Within the records below is a range that opens at the line with "parameter int N = 7" and closes at the line with "prop ^ carry[N:0];". Return that range word for word, both ends included, and only that range.

**********

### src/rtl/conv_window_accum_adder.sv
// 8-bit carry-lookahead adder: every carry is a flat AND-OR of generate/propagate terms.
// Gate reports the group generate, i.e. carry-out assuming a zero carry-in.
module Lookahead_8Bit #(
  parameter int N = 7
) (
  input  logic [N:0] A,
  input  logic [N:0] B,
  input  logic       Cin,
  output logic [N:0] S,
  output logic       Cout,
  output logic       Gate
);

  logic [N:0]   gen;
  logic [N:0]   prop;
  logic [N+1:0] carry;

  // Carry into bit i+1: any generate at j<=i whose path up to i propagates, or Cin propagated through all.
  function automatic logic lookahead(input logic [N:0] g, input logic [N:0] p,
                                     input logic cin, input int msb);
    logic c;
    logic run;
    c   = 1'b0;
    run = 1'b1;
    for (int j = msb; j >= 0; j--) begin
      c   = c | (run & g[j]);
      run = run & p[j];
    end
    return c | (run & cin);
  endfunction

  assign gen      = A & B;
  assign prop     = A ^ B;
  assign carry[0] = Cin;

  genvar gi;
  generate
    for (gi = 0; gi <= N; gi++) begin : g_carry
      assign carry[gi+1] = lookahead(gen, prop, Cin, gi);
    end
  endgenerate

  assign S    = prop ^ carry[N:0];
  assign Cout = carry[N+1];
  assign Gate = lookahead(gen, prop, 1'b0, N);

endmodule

**********

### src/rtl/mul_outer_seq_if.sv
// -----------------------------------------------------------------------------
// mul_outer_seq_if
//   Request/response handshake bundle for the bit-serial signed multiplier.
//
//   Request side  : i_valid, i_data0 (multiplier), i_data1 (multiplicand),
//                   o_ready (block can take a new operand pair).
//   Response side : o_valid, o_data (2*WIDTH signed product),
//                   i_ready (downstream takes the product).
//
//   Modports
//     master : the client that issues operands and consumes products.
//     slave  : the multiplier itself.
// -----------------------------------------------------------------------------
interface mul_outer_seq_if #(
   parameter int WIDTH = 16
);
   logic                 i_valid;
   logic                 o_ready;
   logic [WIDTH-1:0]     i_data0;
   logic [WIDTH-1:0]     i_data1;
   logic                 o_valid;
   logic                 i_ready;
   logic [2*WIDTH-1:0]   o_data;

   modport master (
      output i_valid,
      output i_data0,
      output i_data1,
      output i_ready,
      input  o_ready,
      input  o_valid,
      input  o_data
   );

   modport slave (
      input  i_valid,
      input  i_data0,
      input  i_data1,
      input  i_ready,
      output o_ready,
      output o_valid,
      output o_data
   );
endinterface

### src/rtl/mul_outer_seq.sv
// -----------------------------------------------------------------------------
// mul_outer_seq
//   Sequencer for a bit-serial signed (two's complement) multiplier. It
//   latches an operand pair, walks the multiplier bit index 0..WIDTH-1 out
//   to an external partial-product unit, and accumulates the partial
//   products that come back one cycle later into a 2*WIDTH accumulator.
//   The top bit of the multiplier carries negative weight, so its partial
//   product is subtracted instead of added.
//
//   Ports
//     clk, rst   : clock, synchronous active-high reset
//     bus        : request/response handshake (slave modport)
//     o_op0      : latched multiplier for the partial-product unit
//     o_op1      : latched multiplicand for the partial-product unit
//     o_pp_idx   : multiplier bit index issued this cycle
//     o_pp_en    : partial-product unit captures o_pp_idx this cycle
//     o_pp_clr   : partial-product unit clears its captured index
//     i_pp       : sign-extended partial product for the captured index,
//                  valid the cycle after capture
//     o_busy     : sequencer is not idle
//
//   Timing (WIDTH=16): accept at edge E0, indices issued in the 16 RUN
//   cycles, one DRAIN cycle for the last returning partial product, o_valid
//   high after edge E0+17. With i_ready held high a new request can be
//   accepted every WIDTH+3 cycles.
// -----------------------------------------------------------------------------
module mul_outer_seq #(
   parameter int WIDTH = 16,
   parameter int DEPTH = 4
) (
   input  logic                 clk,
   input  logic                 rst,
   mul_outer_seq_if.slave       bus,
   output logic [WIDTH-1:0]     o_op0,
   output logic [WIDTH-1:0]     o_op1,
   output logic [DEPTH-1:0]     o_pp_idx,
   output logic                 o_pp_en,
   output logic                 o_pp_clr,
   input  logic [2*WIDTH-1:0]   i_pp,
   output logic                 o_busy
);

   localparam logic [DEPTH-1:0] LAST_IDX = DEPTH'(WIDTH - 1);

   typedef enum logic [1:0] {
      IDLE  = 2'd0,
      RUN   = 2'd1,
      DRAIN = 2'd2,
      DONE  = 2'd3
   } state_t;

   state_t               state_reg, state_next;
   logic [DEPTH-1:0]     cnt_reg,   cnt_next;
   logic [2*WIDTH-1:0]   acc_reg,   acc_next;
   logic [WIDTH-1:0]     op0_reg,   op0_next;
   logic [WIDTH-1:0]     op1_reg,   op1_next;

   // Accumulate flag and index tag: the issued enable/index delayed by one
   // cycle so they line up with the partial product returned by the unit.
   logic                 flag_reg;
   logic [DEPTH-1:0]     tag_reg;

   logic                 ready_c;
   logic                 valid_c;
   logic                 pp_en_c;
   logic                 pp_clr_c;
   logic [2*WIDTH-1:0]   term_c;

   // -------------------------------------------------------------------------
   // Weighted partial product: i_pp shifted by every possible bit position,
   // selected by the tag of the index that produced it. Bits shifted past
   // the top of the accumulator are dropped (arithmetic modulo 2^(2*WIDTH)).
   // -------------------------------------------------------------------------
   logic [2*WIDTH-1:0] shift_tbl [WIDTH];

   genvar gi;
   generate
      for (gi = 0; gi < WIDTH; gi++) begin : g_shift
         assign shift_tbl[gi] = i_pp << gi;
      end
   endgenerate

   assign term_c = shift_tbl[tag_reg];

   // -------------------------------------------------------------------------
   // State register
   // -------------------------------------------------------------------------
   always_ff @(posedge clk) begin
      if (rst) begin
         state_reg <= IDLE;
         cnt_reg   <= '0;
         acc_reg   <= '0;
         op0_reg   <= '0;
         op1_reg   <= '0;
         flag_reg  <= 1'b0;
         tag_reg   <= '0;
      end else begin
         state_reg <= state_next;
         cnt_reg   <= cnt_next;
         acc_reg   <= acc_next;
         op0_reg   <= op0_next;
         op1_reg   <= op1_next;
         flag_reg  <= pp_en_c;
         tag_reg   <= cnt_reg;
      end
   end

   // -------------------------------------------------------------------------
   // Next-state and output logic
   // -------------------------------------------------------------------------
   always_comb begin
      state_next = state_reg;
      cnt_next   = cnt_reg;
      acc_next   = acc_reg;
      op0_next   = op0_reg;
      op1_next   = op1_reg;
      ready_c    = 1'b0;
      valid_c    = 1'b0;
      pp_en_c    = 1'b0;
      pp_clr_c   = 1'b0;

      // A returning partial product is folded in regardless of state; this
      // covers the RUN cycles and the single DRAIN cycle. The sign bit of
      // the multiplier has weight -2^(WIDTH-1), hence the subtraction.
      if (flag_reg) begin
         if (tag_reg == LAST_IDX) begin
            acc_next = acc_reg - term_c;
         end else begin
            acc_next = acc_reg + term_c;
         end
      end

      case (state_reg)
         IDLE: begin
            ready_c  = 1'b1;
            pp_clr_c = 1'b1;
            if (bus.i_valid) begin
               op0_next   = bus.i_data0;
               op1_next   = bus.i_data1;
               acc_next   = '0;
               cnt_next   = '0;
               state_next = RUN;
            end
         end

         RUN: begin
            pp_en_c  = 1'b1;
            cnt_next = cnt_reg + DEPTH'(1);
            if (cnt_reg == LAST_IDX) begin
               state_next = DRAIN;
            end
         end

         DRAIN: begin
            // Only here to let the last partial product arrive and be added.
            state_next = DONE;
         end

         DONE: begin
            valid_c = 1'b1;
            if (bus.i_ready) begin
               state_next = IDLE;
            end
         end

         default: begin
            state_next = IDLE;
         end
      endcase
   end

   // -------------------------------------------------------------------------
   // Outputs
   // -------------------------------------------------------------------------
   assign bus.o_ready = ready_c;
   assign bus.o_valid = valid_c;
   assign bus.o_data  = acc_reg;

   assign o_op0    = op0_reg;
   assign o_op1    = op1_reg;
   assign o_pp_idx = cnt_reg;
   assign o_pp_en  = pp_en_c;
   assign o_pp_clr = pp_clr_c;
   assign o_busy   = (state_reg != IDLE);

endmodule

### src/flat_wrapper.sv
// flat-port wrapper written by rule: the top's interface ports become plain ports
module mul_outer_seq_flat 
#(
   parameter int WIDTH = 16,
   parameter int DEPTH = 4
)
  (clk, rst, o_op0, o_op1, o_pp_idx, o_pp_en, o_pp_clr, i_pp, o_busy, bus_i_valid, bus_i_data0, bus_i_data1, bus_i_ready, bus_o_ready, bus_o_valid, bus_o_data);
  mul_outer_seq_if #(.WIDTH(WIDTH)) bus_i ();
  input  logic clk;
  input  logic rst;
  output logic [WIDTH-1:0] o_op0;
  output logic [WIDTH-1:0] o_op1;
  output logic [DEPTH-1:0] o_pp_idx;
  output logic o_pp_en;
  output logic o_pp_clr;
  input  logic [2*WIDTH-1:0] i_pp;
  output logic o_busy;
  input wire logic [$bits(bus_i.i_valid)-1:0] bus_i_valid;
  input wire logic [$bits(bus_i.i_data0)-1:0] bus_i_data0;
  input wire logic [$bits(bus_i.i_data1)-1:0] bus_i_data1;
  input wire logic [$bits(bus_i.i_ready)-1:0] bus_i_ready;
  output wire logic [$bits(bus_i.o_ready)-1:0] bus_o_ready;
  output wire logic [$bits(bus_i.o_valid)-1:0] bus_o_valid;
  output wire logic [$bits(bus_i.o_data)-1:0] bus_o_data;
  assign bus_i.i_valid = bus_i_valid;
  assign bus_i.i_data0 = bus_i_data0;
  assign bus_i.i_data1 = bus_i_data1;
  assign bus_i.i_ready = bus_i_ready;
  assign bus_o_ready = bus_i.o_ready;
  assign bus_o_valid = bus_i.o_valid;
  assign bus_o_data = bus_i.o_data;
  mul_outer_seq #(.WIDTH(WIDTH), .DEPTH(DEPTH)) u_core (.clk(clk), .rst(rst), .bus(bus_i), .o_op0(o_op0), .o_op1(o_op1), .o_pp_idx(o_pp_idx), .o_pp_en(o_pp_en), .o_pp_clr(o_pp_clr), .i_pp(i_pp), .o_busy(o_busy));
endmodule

**********

- Output of the task
  parameter int N = 7
) (
  input  logic [N:0] A,
  input  logic [N:0] B,
  input  logic       Cin,
  output logic [N:0] S,
  output logic       Cout,
  output logic       Gate
);

  logic [N:0]   gen;
  logic [N:0]   prop;
  logic [N+1:0] carry;

  // Carry into bit i+1: any generate at j<=i whose path up to i propagates, or Cin propagated through all.
  function automatic logic lookahead(input logic [N:0] g, input logic [N:0] p,
                                     input logic cin, input int msb);
    logic c;
    logic run;
    c   = 1'b0;
    run = 1'b1;
    for (int j = msb; j >= 0; j--) begin
      c   = c | (run & g[j]);
      run = run & p[j];
    end
    return c | (run & cin);
  endfunction

  assign gen      = A & B;
  assign prop     = A ^ B;
  assign carry[0] = Cin;

  genvar gi;
  generate
    for (gi = 0; gi <= N; gi++) begin : g_carry
      assign carry[gi+1] = lookahead(gen, prop, Cin, gi);
    end
  endgenerate

  assign S    = prop ^ carry[N:0];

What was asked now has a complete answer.